Dataset records:
::::

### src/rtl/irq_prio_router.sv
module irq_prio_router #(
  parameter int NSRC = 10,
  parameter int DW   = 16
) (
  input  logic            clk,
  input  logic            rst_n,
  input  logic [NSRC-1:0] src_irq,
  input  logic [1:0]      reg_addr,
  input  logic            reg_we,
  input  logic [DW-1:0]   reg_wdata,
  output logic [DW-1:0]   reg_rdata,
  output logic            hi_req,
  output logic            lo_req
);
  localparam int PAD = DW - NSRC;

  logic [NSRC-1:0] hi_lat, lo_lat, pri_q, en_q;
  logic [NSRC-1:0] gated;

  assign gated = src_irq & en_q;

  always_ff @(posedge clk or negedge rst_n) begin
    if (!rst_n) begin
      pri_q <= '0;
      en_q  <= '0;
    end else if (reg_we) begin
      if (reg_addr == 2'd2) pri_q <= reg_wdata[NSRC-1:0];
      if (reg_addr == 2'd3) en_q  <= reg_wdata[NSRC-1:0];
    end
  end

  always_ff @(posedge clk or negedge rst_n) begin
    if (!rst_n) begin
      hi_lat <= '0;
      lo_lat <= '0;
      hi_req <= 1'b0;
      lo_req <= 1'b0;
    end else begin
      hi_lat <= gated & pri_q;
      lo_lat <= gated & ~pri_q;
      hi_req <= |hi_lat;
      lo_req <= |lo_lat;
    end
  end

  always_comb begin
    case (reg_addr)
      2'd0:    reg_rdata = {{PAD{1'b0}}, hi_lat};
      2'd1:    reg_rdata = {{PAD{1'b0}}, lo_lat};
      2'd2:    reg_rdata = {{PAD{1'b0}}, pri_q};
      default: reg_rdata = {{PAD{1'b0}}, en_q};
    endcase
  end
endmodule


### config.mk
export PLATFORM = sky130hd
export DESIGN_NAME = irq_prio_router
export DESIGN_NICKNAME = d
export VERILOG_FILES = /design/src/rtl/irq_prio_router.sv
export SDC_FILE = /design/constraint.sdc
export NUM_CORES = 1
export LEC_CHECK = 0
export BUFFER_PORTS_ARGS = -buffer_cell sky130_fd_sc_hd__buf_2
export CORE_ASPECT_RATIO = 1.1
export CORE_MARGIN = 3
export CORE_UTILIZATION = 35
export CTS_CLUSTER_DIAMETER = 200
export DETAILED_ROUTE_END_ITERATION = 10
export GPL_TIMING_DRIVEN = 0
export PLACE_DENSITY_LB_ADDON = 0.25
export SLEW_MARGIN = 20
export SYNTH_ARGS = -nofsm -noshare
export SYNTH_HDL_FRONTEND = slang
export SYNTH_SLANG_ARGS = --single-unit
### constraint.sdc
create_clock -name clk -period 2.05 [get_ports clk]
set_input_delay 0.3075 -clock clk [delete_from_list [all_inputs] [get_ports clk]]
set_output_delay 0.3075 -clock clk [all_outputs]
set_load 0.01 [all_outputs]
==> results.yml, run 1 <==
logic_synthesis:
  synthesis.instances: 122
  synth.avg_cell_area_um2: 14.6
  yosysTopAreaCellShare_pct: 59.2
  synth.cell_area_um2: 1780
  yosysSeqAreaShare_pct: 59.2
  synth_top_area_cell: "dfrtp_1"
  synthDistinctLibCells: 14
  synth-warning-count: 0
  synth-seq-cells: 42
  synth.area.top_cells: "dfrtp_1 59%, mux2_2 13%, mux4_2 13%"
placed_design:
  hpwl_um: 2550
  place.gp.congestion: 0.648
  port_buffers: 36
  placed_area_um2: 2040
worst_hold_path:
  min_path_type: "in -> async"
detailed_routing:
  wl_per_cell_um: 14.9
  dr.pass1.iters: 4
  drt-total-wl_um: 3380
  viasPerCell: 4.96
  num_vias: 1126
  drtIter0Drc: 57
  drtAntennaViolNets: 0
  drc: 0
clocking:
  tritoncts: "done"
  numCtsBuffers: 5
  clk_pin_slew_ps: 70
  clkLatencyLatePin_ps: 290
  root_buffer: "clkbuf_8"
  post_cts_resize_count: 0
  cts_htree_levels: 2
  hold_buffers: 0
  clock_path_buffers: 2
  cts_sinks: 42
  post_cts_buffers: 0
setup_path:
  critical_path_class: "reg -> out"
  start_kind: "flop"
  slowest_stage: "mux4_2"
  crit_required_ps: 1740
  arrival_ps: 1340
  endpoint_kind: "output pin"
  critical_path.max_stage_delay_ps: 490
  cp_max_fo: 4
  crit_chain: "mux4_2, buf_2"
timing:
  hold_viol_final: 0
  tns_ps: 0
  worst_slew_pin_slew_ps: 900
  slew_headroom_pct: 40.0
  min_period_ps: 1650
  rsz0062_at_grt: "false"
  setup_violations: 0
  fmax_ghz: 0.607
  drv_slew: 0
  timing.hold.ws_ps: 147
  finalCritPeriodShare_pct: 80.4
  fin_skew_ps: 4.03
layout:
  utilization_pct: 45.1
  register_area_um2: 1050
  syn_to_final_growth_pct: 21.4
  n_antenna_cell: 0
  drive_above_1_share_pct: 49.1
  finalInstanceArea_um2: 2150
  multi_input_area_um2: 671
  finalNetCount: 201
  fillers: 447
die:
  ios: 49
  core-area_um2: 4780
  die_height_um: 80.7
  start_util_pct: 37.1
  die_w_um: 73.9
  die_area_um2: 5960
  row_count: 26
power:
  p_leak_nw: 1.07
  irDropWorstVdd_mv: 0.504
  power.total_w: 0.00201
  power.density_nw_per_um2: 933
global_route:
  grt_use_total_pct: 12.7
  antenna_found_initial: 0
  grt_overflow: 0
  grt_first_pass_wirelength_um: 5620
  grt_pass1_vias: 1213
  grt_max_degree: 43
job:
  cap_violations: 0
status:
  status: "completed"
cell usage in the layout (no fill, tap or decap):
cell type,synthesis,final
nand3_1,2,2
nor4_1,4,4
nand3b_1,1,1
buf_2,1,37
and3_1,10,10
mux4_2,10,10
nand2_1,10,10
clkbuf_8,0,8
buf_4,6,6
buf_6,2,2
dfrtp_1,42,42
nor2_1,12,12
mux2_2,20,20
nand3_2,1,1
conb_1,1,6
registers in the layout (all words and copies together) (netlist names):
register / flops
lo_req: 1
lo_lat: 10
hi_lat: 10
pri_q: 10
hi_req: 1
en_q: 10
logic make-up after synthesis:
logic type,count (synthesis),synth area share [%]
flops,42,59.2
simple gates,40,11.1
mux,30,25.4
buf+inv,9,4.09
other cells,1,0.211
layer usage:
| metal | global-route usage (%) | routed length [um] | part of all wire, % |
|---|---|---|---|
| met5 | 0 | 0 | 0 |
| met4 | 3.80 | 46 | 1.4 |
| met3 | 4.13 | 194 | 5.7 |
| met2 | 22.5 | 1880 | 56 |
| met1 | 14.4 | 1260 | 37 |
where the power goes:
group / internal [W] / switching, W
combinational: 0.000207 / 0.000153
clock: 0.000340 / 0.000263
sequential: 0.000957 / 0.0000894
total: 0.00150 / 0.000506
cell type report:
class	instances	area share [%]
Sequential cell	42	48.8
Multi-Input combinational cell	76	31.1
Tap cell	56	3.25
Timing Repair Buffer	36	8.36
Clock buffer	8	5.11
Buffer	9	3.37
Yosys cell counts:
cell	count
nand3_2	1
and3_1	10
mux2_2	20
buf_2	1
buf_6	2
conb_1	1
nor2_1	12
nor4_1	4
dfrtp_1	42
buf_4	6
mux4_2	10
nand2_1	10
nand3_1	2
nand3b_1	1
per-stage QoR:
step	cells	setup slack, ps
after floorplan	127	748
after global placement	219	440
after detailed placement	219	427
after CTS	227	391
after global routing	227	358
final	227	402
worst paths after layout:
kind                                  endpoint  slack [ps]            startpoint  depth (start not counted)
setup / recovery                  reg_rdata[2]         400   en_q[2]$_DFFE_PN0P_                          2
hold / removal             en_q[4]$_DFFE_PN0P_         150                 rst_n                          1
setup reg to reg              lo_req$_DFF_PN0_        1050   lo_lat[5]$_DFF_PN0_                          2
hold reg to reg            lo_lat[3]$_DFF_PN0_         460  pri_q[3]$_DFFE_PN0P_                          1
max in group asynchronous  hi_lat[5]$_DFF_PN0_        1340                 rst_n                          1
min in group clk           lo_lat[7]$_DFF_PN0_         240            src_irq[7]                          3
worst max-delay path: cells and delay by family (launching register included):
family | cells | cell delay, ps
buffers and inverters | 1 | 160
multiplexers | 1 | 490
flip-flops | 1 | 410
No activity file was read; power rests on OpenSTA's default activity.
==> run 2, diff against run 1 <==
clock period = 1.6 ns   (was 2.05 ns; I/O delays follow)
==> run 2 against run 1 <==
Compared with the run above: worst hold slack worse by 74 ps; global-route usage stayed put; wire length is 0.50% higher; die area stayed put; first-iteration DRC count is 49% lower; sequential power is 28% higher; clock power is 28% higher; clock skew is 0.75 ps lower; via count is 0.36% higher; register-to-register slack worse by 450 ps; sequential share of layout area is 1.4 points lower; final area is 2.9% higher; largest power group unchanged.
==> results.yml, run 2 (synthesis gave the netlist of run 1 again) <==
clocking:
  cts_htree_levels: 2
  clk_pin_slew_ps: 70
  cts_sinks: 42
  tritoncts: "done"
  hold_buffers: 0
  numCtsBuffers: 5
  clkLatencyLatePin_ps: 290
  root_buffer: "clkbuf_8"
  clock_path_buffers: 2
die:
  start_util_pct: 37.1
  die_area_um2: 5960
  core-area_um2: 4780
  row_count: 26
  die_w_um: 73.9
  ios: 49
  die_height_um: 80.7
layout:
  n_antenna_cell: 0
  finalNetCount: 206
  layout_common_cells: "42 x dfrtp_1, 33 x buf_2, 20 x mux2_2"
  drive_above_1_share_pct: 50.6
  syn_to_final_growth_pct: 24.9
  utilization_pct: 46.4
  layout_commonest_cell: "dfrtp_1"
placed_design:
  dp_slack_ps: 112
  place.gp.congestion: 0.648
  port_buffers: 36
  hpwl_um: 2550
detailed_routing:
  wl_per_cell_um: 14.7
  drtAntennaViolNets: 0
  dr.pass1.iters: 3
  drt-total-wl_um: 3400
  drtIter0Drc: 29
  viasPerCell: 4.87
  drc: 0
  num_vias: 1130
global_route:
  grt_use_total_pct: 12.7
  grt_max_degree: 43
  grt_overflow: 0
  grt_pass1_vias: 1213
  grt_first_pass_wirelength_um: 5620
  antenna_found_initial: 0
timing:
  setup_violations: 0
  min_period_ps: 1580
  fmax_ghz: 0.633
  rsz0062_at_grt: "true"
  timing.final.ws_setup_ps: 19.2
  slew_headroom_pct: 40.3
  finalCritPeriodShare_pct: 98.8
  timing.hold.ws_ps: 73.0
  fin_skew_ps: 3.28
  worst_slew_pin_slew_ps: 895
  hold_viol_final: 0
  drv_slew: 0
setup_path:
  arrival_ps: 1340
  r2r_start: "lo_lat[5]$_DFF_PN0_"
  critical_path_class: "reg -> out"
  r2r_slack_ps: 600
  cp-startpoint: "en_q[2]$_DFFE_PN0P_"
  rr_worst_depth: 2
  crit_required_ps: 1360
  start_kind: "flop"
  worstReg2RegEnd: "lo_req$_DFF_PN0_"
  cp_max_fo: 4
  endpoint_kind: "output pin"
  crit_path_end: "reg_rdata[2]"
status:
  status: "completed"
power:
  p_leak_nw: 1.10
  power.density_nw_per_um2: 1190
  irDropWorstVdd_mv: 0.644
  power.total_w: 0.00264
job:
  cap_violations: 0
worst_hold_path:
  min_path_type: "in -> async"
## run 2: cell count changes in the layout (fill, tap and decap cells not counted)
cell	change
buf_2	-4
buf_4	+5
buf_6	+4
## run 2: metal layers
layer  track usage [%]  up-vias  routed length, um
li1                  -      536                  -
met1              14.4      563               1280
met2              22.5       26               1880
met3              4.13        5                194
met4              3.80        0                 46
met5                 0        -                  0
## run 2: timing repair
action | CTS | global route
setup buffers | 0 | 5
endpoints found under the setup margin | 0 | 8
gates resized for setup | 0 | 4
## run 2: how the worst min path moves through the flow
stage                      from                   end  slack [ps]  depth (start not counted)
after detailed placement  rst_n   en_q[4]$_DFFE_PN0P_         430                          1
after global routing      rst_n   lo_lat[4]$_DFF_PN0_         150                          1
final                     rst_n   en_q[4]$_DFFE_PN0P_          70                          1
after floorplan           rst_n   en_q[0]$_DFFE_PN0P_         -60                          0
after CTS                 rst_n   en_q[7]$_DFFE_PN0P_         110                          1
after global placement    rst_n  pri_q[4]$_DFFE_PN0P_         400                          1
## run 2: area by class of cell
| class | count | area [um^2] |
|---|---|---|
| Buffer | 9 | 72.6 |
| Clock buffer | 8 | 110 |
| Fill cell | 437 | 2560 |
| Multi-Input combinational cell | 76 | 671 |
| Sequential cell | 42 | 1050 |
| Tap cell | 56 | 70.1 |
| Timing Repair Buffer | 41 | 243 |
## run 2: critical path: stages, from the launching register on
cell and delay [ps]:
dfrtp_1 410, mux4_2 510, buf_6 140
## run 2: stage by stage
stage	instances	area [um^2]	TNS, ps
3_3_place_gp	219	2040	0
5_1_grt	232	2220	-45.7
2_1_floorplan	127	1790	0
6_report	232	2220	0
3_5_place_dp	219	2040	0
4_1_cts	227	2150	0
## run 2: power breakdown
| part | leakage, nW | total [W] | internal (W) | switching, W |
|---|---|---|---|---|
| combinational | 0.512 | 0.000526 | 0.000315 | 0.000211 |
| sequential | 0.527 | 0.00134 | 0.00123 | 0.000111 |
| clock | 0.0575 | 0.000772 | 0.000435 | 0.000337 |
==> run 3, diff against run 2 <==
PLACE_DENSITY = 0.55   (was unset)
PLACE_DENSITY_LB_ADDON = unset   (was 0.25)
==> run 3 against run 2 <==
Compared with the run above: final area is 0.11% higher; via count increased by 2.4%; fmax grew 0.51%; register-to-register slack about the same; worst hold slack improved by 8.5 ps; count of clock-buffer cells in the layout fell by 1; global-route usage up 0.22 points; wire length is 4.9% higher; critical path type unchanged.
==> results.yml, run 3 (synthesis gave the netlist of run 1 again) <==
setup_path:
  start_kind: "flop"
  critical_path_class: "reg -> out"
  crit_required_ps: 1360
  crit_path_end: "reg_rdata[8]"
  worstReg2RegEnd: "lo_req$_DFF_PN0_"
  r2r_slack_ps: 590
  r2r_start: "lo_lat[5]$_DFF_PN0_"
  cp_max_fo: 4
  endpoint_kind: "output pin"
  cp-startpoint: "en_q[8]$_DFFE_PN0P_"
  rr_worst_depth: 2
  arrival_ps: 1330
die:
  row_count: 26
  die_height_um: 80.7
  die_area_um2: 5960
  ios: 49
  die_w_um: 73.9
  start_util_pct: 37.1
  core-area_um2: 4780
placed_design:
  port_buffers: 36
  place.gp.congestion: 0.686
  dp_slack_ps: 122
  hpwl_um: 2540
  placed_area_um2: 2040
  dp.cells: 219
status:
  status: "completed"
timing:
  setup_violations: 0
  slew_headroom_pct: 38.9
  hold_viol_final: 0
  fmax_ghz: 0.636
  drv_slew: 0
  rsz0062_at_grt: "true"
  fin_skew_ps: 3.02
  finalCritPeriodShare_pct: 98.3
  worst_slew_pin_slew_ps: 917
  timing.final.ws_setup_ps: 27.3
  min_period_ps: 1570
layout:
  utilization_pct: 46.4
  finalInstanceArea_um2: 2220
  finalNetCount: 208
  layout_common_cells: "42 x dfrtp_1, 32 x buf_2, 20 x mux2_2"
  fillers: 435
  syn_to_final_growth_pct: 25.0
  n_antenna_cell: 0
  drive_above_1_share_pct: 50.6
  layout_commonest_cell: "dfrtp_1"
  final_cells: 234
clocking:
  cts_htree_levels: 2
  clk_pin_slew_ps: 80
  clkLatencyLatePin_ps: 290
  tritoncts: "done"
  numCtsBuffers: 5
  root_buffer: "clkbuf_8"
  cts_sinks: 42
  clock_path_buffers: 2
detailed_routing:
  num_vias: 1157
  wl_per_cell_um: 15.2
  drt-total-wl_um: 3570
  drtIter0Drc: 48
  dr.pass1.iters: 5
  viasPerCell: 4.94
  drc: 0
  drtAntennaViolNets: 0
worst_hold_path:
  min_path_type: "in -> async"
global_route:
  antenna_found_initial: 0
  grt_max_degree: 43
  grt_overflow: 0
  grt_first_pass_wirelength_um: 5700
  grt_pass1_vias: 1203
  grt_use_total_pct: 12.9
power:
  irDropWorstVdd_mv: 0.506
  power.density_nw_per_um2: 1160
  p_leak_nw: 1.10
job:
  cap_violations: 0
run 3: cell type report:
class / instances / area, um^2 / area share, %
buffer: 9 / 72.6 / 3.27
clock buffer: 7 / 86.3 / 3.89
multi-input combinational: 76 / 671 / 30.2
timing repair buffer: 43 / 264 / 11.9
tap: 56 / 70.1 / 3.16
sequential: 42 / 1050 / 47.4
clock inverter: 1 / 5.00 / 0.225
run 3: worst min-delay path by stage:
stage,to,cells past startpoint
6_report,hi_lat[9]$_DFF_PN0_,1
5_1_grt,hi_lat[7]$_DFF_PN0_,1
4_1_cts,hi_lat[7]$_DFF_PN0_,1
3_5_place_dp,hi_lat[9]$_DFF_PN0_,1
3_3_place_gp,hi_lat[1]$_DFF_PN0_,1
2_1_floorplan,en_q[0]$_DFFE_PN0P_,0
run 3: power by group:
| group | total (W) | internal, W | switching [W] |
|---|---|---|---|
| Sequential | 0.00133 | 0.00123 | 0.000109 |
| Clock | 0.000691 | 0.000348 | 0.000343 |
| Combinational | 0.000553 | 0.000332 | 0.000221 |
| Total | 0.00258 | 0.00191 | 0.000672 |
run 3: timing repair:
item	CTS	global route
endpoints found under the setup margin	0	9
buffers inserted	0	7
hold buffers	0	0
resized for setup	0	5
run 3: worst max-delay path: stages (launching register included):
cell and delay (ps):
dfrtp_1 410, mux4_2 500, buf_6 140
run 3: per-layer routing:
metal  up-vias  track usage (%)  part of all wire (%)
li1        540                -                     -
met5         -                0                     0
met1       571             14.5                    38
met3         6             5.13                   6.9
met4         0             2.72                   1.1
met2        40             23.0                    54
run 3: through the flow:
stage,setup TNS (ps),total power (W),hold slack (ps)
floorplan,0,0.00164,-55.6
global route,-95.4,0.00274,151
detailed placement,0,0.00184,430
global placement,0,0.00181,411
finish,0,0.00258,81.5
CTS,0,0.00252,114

::::

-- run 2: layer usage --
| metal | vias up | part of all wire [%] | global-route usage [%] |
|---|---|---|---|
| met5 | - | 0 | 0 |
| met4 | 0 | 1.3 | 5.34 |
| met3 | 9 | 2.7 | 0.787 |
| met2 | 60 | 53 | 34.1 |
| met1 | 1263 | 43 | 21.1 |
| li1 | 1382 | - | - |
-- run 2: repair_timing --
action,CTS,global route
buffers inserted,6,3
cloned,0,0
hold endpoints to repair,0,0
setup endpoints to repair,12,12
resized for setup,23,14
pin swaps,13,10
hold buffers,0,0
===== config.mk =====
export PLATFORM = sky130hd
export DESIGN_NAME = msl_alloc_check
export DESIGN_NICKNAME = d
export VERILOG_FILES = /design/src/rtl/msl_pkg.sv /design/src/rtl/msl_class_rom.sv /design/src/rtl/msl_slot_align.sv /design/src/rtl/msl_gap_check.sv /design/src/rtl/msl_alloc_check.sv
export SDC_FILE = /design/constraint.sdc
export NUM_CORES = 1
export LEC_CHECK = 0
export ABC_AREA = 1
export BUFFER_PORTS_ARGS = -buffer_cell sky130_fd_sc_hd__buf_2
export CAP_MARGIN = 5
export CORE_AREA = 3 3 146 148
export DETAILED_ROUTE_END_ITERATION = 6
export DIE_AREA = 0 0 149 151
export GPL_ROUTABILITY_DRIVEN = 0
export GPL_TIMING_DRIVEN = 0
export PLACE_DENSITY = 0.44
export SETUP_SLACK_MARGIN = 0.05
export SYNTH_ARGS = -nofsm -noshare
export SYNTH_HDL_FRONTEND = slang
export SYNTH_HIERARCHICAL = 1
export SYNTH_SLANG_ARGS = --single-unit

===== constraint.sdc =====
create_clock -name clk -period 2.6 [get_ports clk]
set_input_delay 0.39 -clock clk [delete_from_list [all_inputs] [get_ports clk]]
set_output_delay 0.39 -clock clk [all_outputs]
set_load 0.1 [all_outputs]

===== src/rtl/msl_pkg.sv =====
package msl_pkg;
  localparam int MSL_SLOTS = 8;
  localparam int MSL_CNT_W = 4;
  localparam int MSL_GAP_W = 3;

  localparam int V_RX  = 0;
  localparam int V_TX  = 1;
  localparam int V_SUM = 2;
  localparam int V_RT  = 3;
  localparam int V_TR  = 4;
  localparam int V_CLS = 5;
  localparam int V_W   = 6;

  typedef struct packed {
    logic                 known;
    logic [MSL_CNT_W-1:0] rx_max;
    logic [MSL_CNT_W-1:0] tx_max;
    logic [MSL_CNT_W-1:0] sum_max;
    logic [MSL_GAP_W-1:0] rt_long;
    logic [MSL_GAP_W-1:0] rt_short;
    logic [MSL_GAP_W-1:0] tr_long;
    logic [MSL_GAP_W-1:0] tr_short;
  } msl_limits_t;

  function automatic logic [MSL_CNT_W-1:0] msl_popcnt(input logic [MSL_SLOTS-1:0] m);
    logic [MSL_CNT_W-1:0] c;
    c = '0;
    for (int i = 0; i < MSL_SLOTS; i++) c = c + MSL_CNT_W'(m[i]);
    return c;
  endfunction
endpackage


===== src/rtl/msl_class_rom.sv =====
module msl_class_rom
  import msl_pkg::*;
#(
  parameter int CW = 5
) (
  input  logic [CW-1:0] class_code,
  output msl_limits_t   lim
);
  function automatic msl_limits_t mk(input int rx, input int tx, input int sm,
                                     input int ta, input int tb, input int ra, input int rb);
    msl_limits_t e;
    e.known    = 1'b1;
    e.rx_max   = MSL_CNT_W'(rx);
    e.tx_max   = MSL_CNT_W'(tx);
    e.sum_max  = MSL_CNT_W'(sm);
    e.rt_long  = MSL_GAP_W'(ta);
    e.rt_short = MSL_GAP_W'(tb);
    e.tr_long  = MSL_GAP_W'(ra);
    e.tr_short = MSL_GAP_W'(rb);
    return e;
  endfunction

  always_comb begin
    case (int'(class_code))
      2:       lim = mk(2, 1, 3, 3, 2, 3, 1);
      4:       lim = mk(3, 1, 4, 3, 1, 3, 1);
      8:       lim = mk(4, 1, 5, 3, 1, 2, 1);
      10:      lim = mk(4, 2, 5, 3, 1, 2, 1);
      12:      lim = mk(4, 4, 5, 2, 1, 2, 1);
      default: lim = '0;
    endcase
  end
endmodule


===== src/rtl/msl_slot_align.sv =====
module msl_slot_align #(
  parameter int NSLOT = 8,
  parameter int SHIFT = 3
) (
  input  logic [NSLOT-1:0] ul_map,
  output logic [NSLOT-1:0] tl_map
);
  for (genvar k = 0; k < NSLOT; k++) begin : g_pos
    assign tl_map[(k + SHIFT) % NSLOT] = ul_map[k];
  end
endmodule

::::

Exercise goal: What is needed is a verbatim copy of every line in the records above from the one containing "1.3 | 5.34 |" down to the one containing "pin swaps,13,10", both included, and nothing more.

Answer for the task:
| met4 | 0 | 1.3 | 5.34 |
| met3 | 9 | 2.7 | 0.787 |
| met2 | 60 | 53 | 34.1 |
| met1 | 1263 | 43 | 21.1 |
| li1 | 1382 | - | - |
-- run 2: repair_timing --
action,CTS,global route
buffers inserted,6,3
cloned,0,0
hold endpoints to repair,0,0
setup endpoints to repair,12,12
resized for setup,23,14
pin swaps,13,10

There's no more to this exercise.